■ What is being asked ■
Where a line of the records contains the word "cells", show that line.
========================================================================
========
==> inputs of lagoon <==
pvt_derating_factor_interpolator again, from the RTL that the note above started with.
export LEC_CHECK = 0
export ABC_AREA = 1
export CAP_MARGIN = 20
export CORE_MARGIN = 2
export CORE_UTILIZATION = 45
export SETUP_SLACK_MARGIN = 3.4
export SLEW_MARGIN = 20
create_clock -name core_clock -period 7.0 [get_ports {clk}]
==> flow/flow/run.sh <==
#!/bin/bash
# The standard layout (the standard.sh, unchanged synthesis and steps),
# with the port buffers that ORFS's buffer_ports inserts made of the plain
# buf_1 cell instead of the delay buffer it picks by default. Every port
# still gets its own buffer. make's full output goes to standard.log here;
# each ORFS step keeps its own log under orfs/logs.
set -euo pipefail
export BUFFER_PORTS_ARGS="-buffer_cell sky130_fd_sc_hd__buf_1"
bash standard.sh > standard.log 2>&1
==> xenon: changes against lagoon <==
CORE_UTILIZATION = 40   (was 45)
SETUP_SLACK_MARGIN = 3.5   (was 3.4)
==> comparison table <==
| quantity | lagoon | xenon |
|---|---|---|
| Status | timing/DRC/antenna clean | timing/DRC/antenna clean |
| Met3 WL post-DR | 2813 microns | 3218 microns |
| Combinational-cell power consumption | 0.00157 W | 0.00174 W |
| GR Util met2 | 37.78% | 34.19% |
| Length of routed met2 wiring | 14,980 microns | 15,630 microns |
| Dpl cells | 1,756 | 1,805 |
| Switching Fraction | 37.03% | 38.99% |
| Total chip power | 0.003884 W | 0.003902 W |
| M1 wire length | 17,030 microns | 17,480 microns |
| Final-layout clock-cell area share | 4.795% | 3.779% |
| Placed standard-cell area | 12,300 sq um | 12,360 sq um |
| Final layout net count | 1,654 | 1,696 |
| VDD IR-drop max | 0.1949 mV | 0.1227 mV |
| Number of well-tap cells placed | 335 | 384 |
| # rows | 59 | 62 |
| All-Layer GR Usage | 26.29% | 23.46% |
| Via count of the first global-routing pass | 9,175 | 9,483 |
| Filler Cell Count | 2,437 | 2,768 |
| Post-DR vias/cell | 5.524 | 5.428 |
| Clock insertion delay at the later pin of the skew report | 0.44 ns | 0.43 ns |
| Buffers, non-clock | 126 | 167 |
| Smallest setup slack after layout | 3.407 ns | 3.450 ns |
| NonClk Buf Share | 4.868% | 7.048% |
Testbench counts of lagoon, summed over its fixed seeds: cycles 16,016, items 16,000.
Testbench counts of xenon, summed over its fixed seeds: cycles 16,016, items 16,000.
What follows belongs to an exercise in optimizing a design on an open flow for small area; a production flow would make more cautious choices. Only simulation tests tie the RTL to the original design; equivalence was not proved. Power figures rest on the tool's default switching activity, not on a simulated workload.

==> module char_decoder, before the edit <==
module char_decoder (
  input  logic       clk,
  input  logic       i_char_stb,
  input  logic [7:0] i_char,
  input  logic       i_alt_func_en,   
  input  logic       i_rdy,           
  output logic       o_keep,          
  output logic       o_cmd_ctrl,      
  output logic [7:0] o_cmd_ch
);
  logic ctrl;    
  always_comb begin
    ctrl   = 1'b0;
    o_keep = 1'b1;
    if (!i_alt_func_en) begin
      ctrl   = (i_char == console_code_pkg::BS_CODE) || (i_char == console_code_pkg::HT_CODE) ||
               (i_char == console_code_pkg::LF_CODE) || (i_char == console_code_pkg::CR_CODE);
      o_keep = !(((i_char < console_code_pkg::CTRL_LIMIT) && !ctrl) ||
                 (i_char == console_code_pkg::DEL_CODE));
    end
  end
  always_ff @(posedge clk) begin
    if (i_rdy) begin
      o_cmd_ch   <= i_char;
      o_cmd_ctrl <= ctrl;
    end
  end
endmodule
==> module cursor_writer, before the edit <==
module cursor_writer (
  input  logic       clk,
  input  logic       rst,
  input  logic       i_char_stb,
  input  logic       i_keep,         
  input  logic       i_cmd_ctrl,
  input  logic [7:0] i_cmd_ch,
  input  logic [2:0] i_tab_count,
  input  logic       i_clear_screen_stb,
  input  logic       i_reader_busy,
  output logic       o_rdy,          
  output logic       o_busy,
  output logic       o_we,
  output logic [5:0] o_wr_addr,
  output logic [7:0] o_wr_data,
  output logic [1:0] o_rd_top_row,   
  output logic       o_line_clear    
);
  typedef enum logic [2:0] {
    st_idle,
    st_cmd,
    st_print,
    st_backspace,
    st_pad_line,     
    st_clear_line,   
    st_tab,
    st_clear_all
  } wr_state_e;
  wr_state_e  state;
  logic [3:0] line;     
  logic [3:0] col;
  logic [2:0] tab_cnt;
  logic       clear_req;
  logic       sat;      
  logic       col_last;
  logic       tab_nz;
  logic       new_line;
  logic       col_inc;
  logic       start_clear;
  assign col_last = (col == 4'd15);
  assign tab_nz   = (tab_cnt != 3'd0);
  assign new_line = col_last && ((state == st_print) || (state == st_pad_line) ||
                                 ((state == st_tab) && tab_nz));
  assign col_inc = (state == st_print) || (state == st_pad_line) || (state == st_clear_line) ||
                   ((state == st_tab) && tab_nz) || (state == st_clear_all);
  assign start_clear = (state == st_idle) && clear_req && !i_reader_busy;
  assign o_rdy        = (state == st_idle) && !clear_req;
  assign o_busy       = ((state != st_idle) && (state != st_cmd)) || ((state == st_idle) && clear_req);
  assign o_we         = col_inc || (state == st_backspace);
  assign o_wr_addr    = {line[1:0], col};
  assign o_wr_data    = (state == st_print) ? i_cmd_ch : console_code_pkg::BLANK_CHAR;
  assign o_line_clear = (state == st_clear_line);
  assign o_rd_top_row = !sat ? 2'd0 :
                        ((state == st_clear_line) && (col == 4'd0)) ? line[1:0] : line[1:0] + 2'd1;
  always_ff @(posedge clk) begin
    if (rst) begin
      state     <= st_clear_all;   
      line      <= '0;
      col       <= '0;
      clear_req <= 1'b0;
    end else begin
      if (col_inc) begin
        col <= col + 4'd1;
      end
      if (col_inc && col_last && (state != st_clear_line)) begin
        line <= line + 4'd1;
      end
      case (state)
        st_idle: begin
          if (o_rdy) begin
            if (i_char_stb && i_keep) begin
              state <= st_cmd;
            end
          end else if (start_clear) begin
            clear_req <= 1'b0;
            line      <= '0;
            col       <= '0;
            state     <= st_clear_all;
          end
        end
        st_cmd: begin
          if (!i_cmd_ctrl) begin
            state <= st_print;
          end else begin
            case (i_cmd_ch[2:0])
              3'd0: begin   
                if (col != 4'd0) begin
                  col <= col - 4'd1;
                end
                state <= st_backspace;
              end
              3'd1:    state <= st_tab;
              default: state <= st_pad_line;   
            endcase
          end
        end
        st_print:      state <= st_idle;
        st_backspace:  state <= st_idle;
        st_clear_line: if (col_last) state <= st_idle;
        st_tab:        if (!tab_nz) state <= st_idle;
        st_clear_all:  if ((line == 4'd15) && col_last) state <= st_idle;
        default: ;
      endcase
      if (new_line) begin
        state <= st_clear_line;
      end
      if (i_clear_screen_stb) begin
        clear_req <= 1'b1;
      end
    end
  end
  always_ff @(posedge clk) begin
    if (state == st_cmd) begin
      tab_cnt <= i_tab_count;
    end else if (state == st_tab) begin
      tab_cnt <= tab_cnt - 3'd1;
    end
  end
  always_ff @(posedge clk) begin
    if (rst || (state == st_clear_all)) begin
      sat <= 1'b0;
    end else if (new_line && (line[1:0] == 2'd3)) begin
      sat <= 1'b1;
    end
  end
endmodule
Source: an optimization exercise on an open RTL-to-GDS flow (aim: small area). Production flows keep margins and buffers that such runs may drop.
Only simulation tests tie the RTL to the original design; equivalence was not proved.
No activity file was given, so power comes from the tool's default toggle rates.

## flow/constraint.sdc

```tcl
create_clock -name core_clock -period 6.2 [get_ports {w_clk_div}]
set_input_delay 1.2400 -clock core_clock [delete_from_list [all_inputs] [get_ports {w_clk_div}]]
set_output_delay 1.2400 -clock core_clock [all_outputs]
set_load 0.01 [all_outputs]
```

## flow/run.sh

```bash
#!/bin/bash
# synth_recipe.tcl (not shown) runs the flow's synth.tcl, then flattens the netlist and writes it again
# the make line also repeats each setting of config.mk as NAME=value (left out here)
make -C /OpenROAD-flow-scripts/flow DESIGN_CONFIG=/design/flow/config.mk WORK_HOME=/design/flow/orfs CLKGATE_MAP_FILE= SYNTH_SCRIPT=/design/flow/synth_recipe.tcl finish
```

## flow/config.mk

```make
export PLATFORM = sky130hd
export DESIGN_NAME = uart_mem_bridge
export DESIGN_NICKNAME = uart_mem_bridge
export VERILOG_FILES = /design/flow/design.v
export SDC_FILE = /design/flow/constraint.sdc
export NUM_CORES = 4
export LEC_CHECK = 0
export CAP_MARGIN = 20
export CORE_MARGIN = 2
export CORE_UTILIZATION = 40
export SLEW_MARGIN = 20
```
========================================================================
■ Task output ■
| Dpl cells | 1,756 | 1,805 |
| Number of well-tap cells placed | 335 | 384 |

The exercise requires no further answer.